Supervised Classification in Erdas Imagine
Supervised classification uses image pixels representing regions of known, homogenous surface composition ‘training areas’ to classify unknown pixels.
A Supervised Classification describes information about the data of land use as well as land cover for any region. Soil type, Vegetation, Water bodies, Cultivation, etc.
Table of Contents
Supervised training is closely controlled by the analyst. In this process, you select pixels that represent patterns or land cover features that you recognize, or that you can identify with help from other sources, such as aerial photos, ground truth data, or maps. Knowledge of the data, and of the classes desired, is required before classification.
By identifying patterns, you can instruct the computer system to identify pixels with similar characteristics. If the classification is accurate, the resulting classes represent the categories within the data that you originally identified.
Supervised Classification Tutorial
In this Tutorial, perform Supervised Classification using Erdas Imagine software.
First, set Preferences to find out Input and Output Directory.
Launch Erdas Imagine software, Click File button > Preferences. Preferences pane appears, expend IMAGINE Preferences, then expand User Interface, and select User Interface & Session.
Now Reset Data Directory and Output Directory, click Save and close.
Add Layer or Data to perform Supervised Classification.
Follow the next step, select Drawing Tab > Insert Geometry group > select Grow, and also select Lock.
Now Identify any particular Land Feature for your Eye Estimation. Just click it and show the result.
The most important thing, open Growing Properties and select an area to cover up Feature Pixels’ value. You can also manually change this to better pixels Accuracy.
Expand Grow, and open Grow Properties.
Complete needed all the pixels to value. In the Drawing Tab, expand Select, and choose Select by Box.
Just Drag it full of the Satellite image, and you can see all the pixels’ value selected.
The next step is to open the Signature Editor.

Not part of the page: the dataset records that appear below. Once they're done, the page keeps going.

## src/verilog/irq_ctrl_pkg.sv

```systemverilog
// Purpose: constants and types of the prioritized vector interrupt controller
// Assumes: 8-bit register port, 20 MHz system clock
// Notes: flag vectors use the request register layout, bit 7 unused
package irq_ctrl_pkg;
    // register offsets
    localparam logic [7:0] ADDR_REQ_LOW = 8'h3C;
    localparam logic [7:0] ADDR_REQ_HIGH = 8'h3D;
    localparam logic [7:0] ADDR_EN_LOW = 8'h3E;
    localparam logic [7:0] ADDR_EN_HIGH = 8'h3F;
    localparam logic [11:0] REQ_RESET = 12'h000;
    localparam logic [11:0] EN_RESET = 12'h000;
    localparam logic [11:0] FLAG_MASK = 12'hF7F;
    // flag bit positions
    localparam int BIT_EXT = 0;
    localparam int BIT_DAC = 1;
    localparam int BIT_T0 = 2;
    localparam int BIT_T1 = 3;
    localparam int BIT_PORTA = 4;
    localparam int BIT_BASE = 5;
    localparam int BIT_FRAME = 6;
    localparam int BIT_SPI_TX = 8;
    localparam int BIT_SPI_RX = 9;
    localparam int BIT_UART_TX = 10;
    localparam int BIT_UART_RX = 11;
    localparam int NUM_HW = 11;
    // flag bits from priority 2 down to priority 12
    localparam int PRIO_ORDER [0:10] = '{BIT_SPI_TX, BIT_SPI_RX,
        BIT_UART_TX, BIT_UART_RX, BIT_EXT, BIT_DAC, BIT_T0, BIT_T1,
        BIT_PORTA, BIT_BASE, BIT_FRAME};
    // low-byte vector address per flag bit
    localparam logic [15:0] VEC_TABLE [0:11] = '{16'h7FF8, 16'h7FF6,
        16'h7FF4, 16'h7FF2, 16'h7FF0, 16'h7FEE, 16'h7FEC, 16'h0000,
        16'h7FE8, 16'h7FE6, 16'h7FE4, 16'h7FE2};
    localparam logic [15:0] VEC_RESET = 16'h7FFC;
    localparam logic [15:0] VEC_BREAK = 16'h7FFE;
    // timing counts in clock cycles
    localparam logic [2:0] INIT_CYCLES = 3'h6;
    localparam logic [1:0] RST_LOW_MIN = 2'h2;

    typedef enum logic [2:0] {
        S_IDLE = 3'b000,
        S_HALT = 3'b001,
        S_INIT = 3'b010,
        S_PUSH_PC = 3'b011,
        S_PUSH_P = 3'b100,
        S_VECTOR = 3'b101
    } state_t;

    typedef struct packed {
        logic mask;
        logic brk;
        logic return_from_interrupt;
        logic wait_mode;
    } cpu_in_t;

    typedef struct packed {
        logic bank_en;
        logic [7:0] irq_bank;
        logic [11:0] prog_bank;
    } bank_in_t;

    typedef struct packed {
        logic halt;
        logic push_pc;
        logic push_p;
        logic set_mask;
        logic clr_dec;
        logic load_vec;
    } step_t;
endpackage

```

## src/verilog/irq_ctrl.sv

```systemverilog
// Purpose: prioritized vector interrupt controller with reset sequencing
// Assumes: peripheral events are one-cycle pulses on i_clk
// Notes: cpu performs the steps that o_step announces
// How it works
// - eleven hardware sources plus break get vectors; reset has its own.
// - nothing is taken while the cpu global mask flag is set.
// - a hardware source needs its own enable bit set.
// - simultaneous requests served by fixed priority, lowest number first.
// - hardware vector pairs per source, two reserved pairs unused.
// - an enabled event wakes a waiting cpu and sets its flag.
// - flag clears by writing zero or on entry to its handler.
// - entry pushes pc, then status, sets mask, loads the vector.
// - break with mask clear enters via vector 7FFE.
// - reset pin low two cycles halts everything; held high normally.
// - rising reset pin starts six-cycle initialisation.
// - after init set mask, clear decimal, load vector 7FFC.
// - external pin edge sets the external flag.
// - dac reload pulse sets the dac flag.
// - each timer overflow sets its own timer flag.
// - port-a transition sets the port-a flag.
// - base timer overflow sets the base timer flag.
// - new display frame sets the frame flag.
// - spi buffer empty and receive ready requests, vectors 7FE8, 7FE6.
// - uart receive ready and transmit done requests; errors elsewhere.
// - request register layout across low and high byte.
// - enable register mirrors request layout at 03E and 03F.
// - in service with bank enable, program bank becomes interrupt bank.
`timescale 1ns/10ps
module irq_ctrl (
    input wire logic i_clk,
    input wire logic i_rst,
    input wire logic [7:0] i_addr,
    input wire logic [7:0] i_wdata,
    input wire logic i_wr,
    input wire logic i_rd,
    output logic [7:0] o_rdata,
    input wire logic i_ext_pin,
    input wire logic i_reset_pin,
    input wire logic [11:0] i_events,
    input wire irq_ctrl_pkg::cpu_in_t i_cpu,
    input wire irq_ctrl_pkg::bank_in_t i_bank,
    output irq_ctrl_pkg::step_t o_step,
    output logic [15:0] o_vector,
    output logic [11:0] o_prog_bank,
    output logic o_wake,
    output logic o_irq_pending
);
    import irq_ctrl_pkg::*;

    logic [1:0] pin_lvl;
    logic ext_q;
    logic rstpin_q;
    logic ext_rise;
    logic rst_rise;
    logic [1:0] low_cnt_q;
    logic halt_go;
    logic [11:0] set_ev;
    logic [11:0] req_q;
    logic [11:0] req_d;
    logic [11:0] en_q;
    logic [11:0] active;
    logic hit;
    logic [3:0] win;
    logic take_brk;
    logic take_hw;
    state_t state_q;
    state_t state_d;
    logic [2:0] init_cnt_q;
    logic reset_q;
    logic reset_d;
    logic svc_q;
    logic svc_d;
    logic [3:0] req_hi;

    pin_sync3 #(.W(2)) u_sync (
        .i_clk(i_clk),
        .i_rst(i_rst),
        .i_pin({i_reset_pin, i_ext_pin}),
        .o_level(pin_lvl)
    );

    // edge history of filtered pins
    always_ff @(posedge i_clk or posedge i_rst) begin
        if (i_rst) begin
            ext_q <= 1'b0;
            rstpin_q <= 1'b0;
        end else begin
            ext_q <= pin_lvl[0];
            rstpin_q <= pin_lvl[1];
        end
    end

    assign ext_rise = pin_lvl[0] & ~ext_q;
    assign rst_rise = pin_lvl[1] & ~rstpin_q;

    always_ff @(posedge i_clk or posedge i_rst) begin
        if (i_rst) begin
            low_cnt_q <= 2'h0;
        end else if (pin_lvl[1]) begin
            low_cnt_q <= 2'h0;
        end else if (low_cnt_q != RST_LOW_MIN) begin
            low_cnt_q <= low_cnt_q + 2'h1;
        end
    end
    assign halt_go = ~pin_lvl[1] && (low_cnt_q >= RST_LOW_MIN - 2'h1);

    // peripheral pulses map onto flag bits
    assign set_ev = (i_events | {11'h000, ext_rise}) & FLAG_MASK;

    always_comb begin
        hit = 1'b0;
        win = 4'h0;
        for (int k = NUM_HW - 1; k >= 0; k--) begin
            if (active[PRIO_ORDER[k]]) begin
                hit = 1'b1;
                win = 4'(PRIO_ORDER[k]);
            end
        end
    end

    // pending flags stay for later arbitration
    assign active = req_q & en_q & FLAG_MASK;
    assign take_brk = (state_q == S_IDLE) && !halt_go && i_cpu.brk
        && !i_cpu.mask;
    assign take_hw = (state_q == S_IDLE) && !halt_go && !i_cpu.brk
        && hit && !i_cpu.mask;

    // request flags
    always_comb begin
        req_d = req_q;
        if (i_wr && i_addr == ADDR_REQ_LOW) begin
            req_d[6:0] = req_q[6:0] & i_wdata[6:0];
        end
        if (i_wr && i_addr == ADDR_REQ_HIGH) begin
            req_d[11:8] = req_q[11:8] & i_wdata[3:0];
        end
        if (take_hw) begin
            req_d[win] = 1'b0;
        end
        req_d = req_d | set_ev;
    end

    always_ff @(posedge i_clk or posedge i_rst) begin
        if (i_rst) begin
            req_q <= REQ_RESET;
        end else begin
            req_q <= req_d;
        end
    end

    always_ff @(posedge i_clk or posedge i_rst) begin
        if (i_rst) begin
            en_q <= EN_RESET;
        end else begin
            if (i_wr && i_addr == ADDR_EN_LOW) begin
                en_q[7:0] <= i_wdata & FLAG_MASK[7:0];
            end
            if (i_wr && i_addr == ADDR_EN_HIGH) begin
                en_q[11:8] <= i_wdata[3:0];
            end
        end
    end

    always_ff @(posedge i_clk or posedge i_rst) begin
        if (i_rst) begin
            o_rdata <= 8'h00;
        end else if (i_rd) begin
            case (i_addr)
                ADDR_REQ_LOW: o_rdata <= req_q[7:0] & FLAG_MASK[7:0];
                ADDR_REQ_HIGH: o_rdata <= {4'h0, req_q[11:8]};
                ADDR_EN_LOW: o_rdata <= en_q[7:0];
                ADDR_EN_HIGH: o_rdata <= {4'h0, en_q[11:8]};
                default: o_rdata <= 8'h00;
            endcase
        end else begin
            o_rdata <= 8'h00;
        end
    end

    // entry sequencer
    always_comb begin
        state_d = state_q;
        reset_d = reset_q;
        case (state_q)
            S_IDLE: begin
                if (take_brk || take_hw) begin
                    state_d = S_PUSH_PC;
                    reset_d = 1'b0;
                end
            end
            S_HALT: begin
                if (rst_rise) begin
                    state_d = S_INIT;
                end
            end
            S_INIT: begin
                if (init_cnt_q == INIT_CYCLES - 3'h1) begin
                    state_d = S_VECTOR;
                    reset_d = 1'b1;
                end
            end
            S_PUSH_PC: state_d = S_PUSH_P;
            S_PUSH_P: state_d = S_VECTOR;
            S_VECTOR: state_d = S_IDLE;
            default: state_d = S_HALT;
        endcase
        if (halt_go) begin
            state_d = S_HALT;
        end
    end

    always_ff @(posedge i_clk or posedge i_rst) begin
        if (i_rst) begin
            state_q <= S_HALT;
            reset_q <= 1'b0;
        end else begin
            state_q <= state_d;
            reset_q <= reset_d;
        end
    end

    always_ff @(posedge i_clk or posedge i_rst) begin
        if (i_rst) begin
            init_cnt_q <= 3'h0;
        end else if (state_q == S_INIT) begin
            init_cnt_q <= init_cnt_q + 3'h1;
        end else begin
            init_cnt_q <= 3'h0;
        end
    end

    always_ff @(posedge i_clk or posedge i_rst) begin
        if (i_rst) begin
            o_step <= '{halt: 1'b1, default: 1'b0};
        end else begin
            o_step.halt <= (state_d == S_HALT) || (state_d == S_INIT);
            o_step.push_pc <= state_d == S_PUSH_PC;
            o_step.push_p <= state_d == S_PUSH_P;
            o_step.set_mask <= state_d == S_VECTOR;
            o_step.load_vec <= state_d == S_VECTOR;
            o_step.clr_dec <= (state_d == S_VECTOR) && reset_d;
        end
    end

    always_ff @(posedge i_clk or posedge i_rst) begin
        if (i_rst) begin
            o_vector <= VEC_RESET;
        end else if (take_brk) begin
            o_vector <= VEC_BREAK;
        end else if (take_hw) begin
            o_vector <= VEC_TABLE[win];
        end else if (state_q == S_INIT) begin
            o_vector <= VEC_RESET;
        end
    end

    always_comb begin
        svc_d = svc_q;
        if (i_cpu.return_from_interrupt) begin
            svc_d = 1'b0;
        end
        if (take_brk || take_hw) begin
            svc_d = 1'b1;
        end
        if (halt_go) begin
            svc_d = 1'b0;
        end
    end

    always_ff @(posedge i_clk or posedge i_rst) begin
        if (i_rst) begin
            svc_q <= 1'b0;
            o_prog_bank <= 12'h000;
        end else begin
            svc_q <= svc_d;
            // upper bits zero, lower from interrupt bank
            if (svc_d && i_bank.bank_en) begin
                o_prog_bank <= {4'h0, i_bank.irq_bank};
            end else begin
                o_prog_bank <= i_bank.prog_bank;
            end
        end
    end

    always_ff @(posedge i_clk or posedge i_rst) begin
        if (i_rst) begin
            o_wake <= 1'b0;
            o_irq_pending <= 1'b0;
        end else begin
            o_wake <= i_cpu.wait_mode && |(set_ev & en_q);
            o_irq_pending <= hit && !i_cpu.mask;
        end
    end

    assign req_hi = req_q[11:8];
endmodule // irq_ctrl

```

## src/verilog/pin_sync3.sv

```systemverilog
// Purpose: three-stage pin synchroniser with agreement filter
// Assumes: pins asynchronous to i_clk
// Notes: level changes only when stages two and three agree
`timescale 1ns/10ps
module pin_sync3 #(
    parameter int W = 2
) (
    input wire logic i_clk,
    input wire logic i_rst,
    input wire logic [W-1:0] i_pin,
    output logic [W-1:0] o_level
);
    genvar g;
    generate
        for (g = 0; g < W; g++) begin : g_bit
            logic s1_q;
            logic s2_q;
            logic s3_q;
            always_ff @(posedge i_clk or posedge i_rst) begin
                if (i_rst) begin
                    s1_q <= 1'b0;
                    s2_q <= 1'b0;
                    s3_q <= 1'b0;
                    o_level[g] <= 1'b0;
                end else begin
                    s1_q <= i_pin[g];
                    s2_q <= s1_q;
                    s3_q <= s2_q;
                    if (s2_q == s3_q) begin
                        o_level[g] <= s3_q;
                    end
                end
            end
        end
    endgenerate
endmodule // pin_sync3
```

Select Raster menu, expand Supervised, and choose Signature Editor.
Signature Editor window appears, click Create New Signature.
Now you can see all the selected Pixels’ value listed on the Signature Editor.
All of the Signatures are listed, marge all the pixels or signatures.
Select all Signatures or class and click Marge Selected Signatures. Follow the signatures list Table, New Class (class 15) is created.
Delete all selected Signatures or class(class 1—class 14), except the Marge Class (class 15).
Right-click all the selected class and click Delete Selection.
Now change the class Name and also Color.
Follow the same process for other Land use features class.
This Satellite image finds out 5 features- (i) Water bodies (ii) Agricultural land (iii) Vegetation (iv) Build up and (v) Marshy land
Change the Value and Order column serial wise.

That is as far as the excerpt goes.